Task brief
Please return the material exactly; leave no entry out.

Records supplied
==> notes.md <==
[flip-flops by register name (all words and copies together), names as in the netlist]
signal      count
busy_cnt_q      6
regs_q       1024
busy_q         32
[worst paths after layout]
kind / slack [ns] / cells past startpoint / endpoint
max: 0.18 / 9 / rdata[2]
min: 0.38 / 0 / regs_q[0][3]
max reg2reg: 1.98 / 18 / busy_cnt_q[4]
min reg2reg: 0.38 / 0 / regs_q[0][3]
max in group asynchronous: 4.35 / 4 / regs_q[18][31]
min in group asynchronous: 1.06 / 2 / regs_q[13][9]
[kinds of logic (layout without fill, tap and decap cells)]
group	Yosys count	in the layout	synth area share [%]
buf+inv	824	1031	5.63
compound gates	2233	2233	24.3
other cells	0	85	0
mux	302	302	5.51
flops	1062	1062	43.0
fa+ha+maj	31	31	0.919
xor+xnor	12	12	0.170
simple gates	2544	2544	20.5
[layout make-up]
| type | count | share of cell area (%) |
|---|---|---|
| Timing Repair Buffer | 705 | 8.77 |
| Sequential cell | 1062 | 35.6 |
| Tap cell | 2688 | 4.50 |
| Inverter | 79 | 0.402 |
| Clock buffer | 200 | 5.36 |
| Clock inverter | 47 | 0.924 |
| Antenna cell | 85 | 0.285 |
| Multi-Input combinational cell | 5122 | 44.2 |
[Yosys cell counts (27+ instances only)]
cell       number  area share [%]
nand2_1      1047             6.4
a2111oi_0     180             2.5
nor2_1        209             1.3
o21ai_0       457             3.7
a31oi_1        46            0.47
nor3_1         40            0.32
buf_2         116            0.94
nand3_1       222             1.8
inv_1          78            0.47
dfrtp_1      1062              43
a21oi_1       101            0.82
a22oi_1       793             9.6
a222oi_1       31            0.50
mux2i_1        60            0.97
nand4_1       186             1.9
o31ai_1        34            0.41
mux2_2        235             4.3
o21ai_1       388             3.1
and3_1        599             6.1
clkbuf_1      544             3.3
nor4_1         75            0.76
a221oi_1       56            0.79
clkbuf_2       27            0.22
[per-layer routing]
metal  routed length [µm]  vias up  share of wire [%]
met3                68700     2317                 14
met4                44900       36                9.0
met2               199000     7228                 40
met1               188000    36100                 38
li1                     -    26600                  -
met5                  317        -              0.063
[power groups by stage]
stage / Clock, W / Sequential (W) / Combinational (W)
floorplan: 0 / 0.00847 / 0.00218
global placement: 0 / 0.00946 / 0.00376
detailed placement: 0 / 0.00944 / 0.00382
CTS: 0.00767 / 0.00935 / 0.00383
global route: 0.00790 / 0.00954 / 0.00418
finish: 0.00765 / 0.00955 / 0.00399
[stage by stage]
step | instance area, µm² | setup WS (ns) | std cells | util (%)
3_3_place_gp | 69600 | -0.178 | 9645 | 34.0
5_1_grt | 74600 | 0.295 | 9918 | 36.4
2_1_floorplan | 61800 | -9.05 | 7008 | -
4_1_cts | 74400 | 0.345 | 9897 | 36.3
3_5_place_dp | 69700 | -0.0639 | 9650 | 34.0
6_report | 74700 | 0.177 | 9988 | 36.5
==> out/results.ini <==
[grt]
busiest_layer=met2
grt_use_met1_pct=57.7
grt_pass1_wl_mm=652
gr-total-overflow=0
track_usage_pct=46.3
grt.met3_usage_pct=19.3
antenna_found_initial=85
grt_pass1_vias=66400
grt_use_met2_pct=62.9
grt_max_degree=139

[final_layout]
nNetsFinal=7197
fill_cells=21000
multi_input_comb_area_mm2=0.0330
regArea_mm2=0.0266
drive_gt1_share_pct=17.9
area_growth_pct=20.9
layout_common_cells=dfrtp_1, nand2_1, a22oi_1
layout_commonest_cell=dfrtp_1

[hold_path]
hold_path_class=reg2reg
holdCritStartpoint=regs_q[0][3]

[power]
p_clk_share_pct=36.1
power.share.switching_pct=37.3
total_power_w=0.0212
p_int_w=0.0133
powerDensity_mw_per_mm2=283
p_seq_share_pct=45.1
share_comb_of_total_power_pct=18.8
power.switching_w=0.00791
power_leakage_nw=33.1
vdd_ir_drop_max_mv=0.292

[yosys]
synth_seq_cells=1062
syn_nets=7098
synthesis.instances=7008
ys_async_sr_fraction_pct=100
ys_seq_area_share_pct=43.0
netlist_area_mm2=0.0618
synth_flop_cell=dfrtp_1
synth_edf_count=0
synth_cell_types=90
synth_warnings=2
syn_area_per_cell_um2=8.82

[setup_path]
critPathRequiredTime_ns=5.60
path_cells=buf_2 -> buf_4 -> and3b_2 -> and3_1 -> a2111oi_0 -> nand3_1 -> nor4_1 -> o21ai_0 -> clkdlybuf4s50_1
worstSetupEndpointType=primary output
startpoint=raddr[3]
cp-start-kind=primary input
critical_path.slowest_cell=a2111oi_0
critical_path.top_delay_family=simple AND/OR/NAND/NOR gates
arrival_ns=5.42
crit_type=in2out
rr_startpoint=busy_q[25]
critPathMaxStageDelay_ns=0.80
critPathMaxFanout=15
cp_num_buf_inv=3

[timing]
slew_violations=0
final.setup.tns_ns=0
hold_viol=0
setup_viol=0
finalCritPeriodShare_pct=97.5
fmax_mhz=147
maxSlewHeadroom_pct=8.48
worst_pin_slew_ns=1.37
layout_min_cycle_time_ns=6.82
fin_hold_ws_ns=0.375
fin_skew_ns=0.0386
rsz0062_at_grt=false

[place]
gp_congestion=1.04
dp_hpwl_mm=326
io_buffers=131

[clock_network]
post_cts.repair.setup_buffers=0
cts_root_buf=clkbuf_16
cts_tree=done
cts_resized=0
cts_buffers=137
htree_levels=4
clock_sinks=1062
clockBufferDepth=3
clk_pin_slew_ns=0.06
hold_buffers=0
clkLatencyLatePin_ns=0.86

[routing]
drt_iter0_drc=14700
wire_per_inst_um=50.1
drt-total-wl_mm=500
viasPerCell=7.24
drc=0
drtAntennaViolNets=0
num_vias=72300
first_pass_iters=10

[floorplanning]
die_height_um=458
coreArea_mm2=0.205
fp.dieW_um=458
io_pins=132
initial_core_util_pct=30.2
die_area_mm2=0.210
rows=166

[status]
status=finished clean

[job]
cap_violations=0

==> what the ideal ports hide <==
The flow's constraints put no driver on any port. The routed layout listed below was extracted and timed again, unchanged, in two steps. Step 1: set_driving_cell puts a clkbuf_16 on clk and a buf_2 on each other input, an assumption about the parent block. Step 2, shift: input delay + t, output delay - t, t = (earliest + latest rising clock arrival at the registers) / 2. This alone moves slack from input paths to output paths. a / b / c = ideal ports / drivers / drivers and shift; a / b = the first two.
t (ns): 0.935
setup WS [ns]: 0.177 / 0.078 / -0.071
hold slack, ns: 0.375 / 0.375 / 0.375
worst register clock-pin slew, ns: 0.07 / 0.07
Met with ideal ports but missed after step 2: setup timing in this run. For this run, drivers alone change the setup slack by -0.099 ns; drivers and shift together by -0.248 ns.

Written solution
==> notes.md <==
[flip-flops by register name (all words and copies together), names as in the netlist]
signal      count
busy_cnt_q      6
regs_q       1024
busy_q         32
[worst paths after layout]
kind / slack [ns] / cells past startpoint / endpoint
max: 0.18 / 9 / rdata[2]
min: 0.38 / 0 / regs_q[0][3]
max reg2reg: 1.98 / 18 / busy_cnt_q[4]
min reg2reg: 0.38 / 0 / regs_q[0][3]
max in group asynchronous: 4.35 / 4 / regs_q[18][31]
min in group asynchronous: 1.06 / 2 / regs_q[13][9]
[kinds of logic (layout without fill, tap and decap cells)]
group	Yosys count	in the layout	synth area share [%]
buf+inv	824	1031	5.63
compound gates	2233	2233	24.3
other cells	0	85	0
mux	302	302	5.51
flops	1062	1062	43.0
fa+ha+maj	31	31	0.919
xor+xnor	12	12	0.170
simple gates	2544	2544	20.5
[layout make-up]
| type | count | share of cell area (%) |
|---|---|---|
| Timing Repair Buffer | 705 | 8.77 |
| Sequential cell | 1062 | 35.6 |
| Tap cell | 2688 | 4.50 |
| Inverter | 79 | 0.402 |
| Clock buffer | 200 | 5.36 |
| Clock inverter | 47 | 0.924 |
| Antenna cell | 85 | 0.285 |
| Multi-Input combinational cell | 5122 | 44.2 |
[Yosys cell counts (27+ instances only)]
cell       number  area share [%]
nand2_1      1047             6.4
a2111oi_0     180             2.5
nor2_1        209             1.3
o21ai_0       457             3.7
a31oi_1        46            0.47
nor3_1         40            0.32
buf_2         116            0.94
nand3_1       222             1.8
inv_1          78            0.47
dfrtp_1      1062              43
a21oi_1       101            0.82
a22oi_1       793             9.6
a222oi_1       31            0.50
mux2i_1        60            0.97
nand4_1       186             1.9
o31ai_1        34            0.41
mux2_2        235             4.3
o21ai_1       388             3.1
and3_1        599             6.1
clkbuf_1      544             3.3
nor4_1         75            0.76
a221oi_1       56            0.79
clkbuf_2       27            0.22
[per-layer routing]
metal  routed length [µm]  vias up  share of wire [%]
met3                68700     2317                 14
met4                44900       36                9.0
met2               199000     7228                 40
met1               188000    36100                 38
li1                     -    26600                  -
met5                  317        -              0.063
[power groups by stage]
stage / Clock, W / Sequential (W) / Combinational (W)
floorplan: 0 / 0.00847 / 0.00218
global placement: 0 / 0.00946 / 0.00376
detailed placement: 0 / 0.00944 / 0.00382
CTS: 0.00767 / 0.00935 / 0.00383
global route: 0.00790 / 0.00954 / 0.00418
finish: 0.00765 / 0.00955 / 0.00399
[stage by stage]
step | instance area, µm² | setup WS (ns) | std cells | util (%)
3_3_place_gp | 69600 | -0.178 | 9645 | 34.0
5_1_grt | 74600 | 0.295 | 9918 | 36.4
2_1_floorplan | 61800 | -9.05 | 7008 | -
4_1_cts | 74400 | 0.345 | 9897 | 36.3
3_5_place_dp | 69700 | -0.0639 | 9650 | 34.0
6_report | 74700 | 0.177 | 9988 | 36.5
==> out/results.ini <==
[grt]
busiest_layer=met2
grt_use_met1_pct=57.7
grt_pass1_wl_mm=652
gr-total-overflow=0
track_usage_pct=46.3
grt.met3_usage_pct=19.3
antenna_found_initial=85
grt_pass1_vias=66400
grt_use_met2_pct=62.9
grt_max_degree=139

[final_layout]
nNetsFinal=7197
fill_cells=21000
multi_input_comb_area_mm2=0.0330
regArea_mm2=0.0266
drive_gt1_share_pct=17.9
area_growth_pct=20.9
layout_common_cells=dfrtp_1, nand2_1, a22oi_1
layout_commonest_cell=dfrtp_1

[hold_path]
hold_path_class=reg2reg
holdCritStartpoint=regs_q[0][3]

[power]
p_clk_share_pct=36.1
power.share.switching_pct=37.3
total_power_w=0.0212
p_int_w=0.0133
powerDensity_mw_per_mm2=283
p_seq_share_pct=45.1
share_comb_of_total_power_pct=18.8
power.switching_w=0.00791
power_leakage_nw=33.1
vdd_ir_drop_max_mv=0.292

[yosys]
synth_seq_cells=1062
syn_nets=7098
synthesis.instances=7008
ys_async_sr_fraction_pct=100
ys_seq_area_share_pct=43.0
netlist_area_mm2=0.0618
synth_flop_cell=dfrtp_1
synth_edf_count=0
synth_cell_types=90
synth_warnings=2
syn_area_per_cell_um2=8.82

[setup_path]
critPathRequiredTime_ns=5.60
path_cells=buf_2 -> buf_4 -> and3b_2 -> and3_1 -> a2111oi_0 -> nand3_1 -> nor4_1 -> o21ai_0 -> clkdlybuf4s50_1
worstSetupEndpointType=primary output
startpoint=raddr[3]
cp-start-kind=primary input
critical_path.slowest_cell=a2111oi_0
critical_path.top_delay_family=simple AND/OR/NAND/NOR gates
arrival_ns=5.42
crit_type=in2out
rr_startpoint=busy_q[25]
critPathMaxStageDelay_ns=0.80
critPathMaxFanout=15
cp_num_buf_inv=3

[timing]
slew_violations=0
final.setup.tns_ns=0
hold_viol=0
setup_viol=0
finalCritPeriodShare_pct=97.5
fmax_mhz=147
maxSlewHeadroom_pct=8.48
worst_pin_slew_ns=1.37
layout_min_cycle_time_ns=6.82
fin_hold_ws_ns=0.375
fin_skew_ns=0.0386
rsz0062_at_grt=false

[place]
gp_congestion=1.04
dp_hpwl_mm=326
io_buffers=131

[clock_network]
post_cts.repair.setup_buffers=0
cts_root_buf=clkbuf_16
cts_tree=done
cts_resized=0
cts_buffers=137
htree_levels=4
clock_sinks=1062
clockBufferDepth=3
clk_pin_slew_ns=0.06
hold_buffers=0
clkLatencyLatePin_ns=0.86

[routing]
drt_iter0_drc=14700
wire_per_inst_um=50.1
drt-total-wl_mm=500
viasPerCell=7.24
drc=0
drtAntennaViolNets=0
num_vias=72300
first_pass_iters=10

[floorplanning]
die_height_um=458
coreArea_mm2=0.205
fp.dieW_um=458
io_pins=132
initial_core_util_pct=30.2
die_area_mm2=0.210
rows=166

[status]
status=finished clean

[job]
cap_violations=0

==> what the ideal ports hide <==
The flow's constraints put no driver on any port. The routed layout listed below was extracted and timed again, unchanged, in two steps. Step 1: set_driving_cell puts a clkbuf_16 on clk and a buf_2 on each other input, an assumption about the parent block. Step 2, shift: input delay + t, output delay - t, t = (earliest + latest rising clock arrival at the registers) / 2. This alone moves slack from input paths to output paths. a / b / c = ideal ports / drivers / drivers and shift; a / b = the first two.
t (ns): 0.935
setup WS [ns]: 0.177 / 0.078 / -0.071
hold slack, ns: 0.375 / 0.375 / 0.375
worst register clock-pin slew, ns: 0.07 / 0.07
Met with ideal ports but missed after step 2: setup timing in this run. For this run, drivers alone change the setup slack by -0.099 ns; drivers and shift together by -0.248 ns.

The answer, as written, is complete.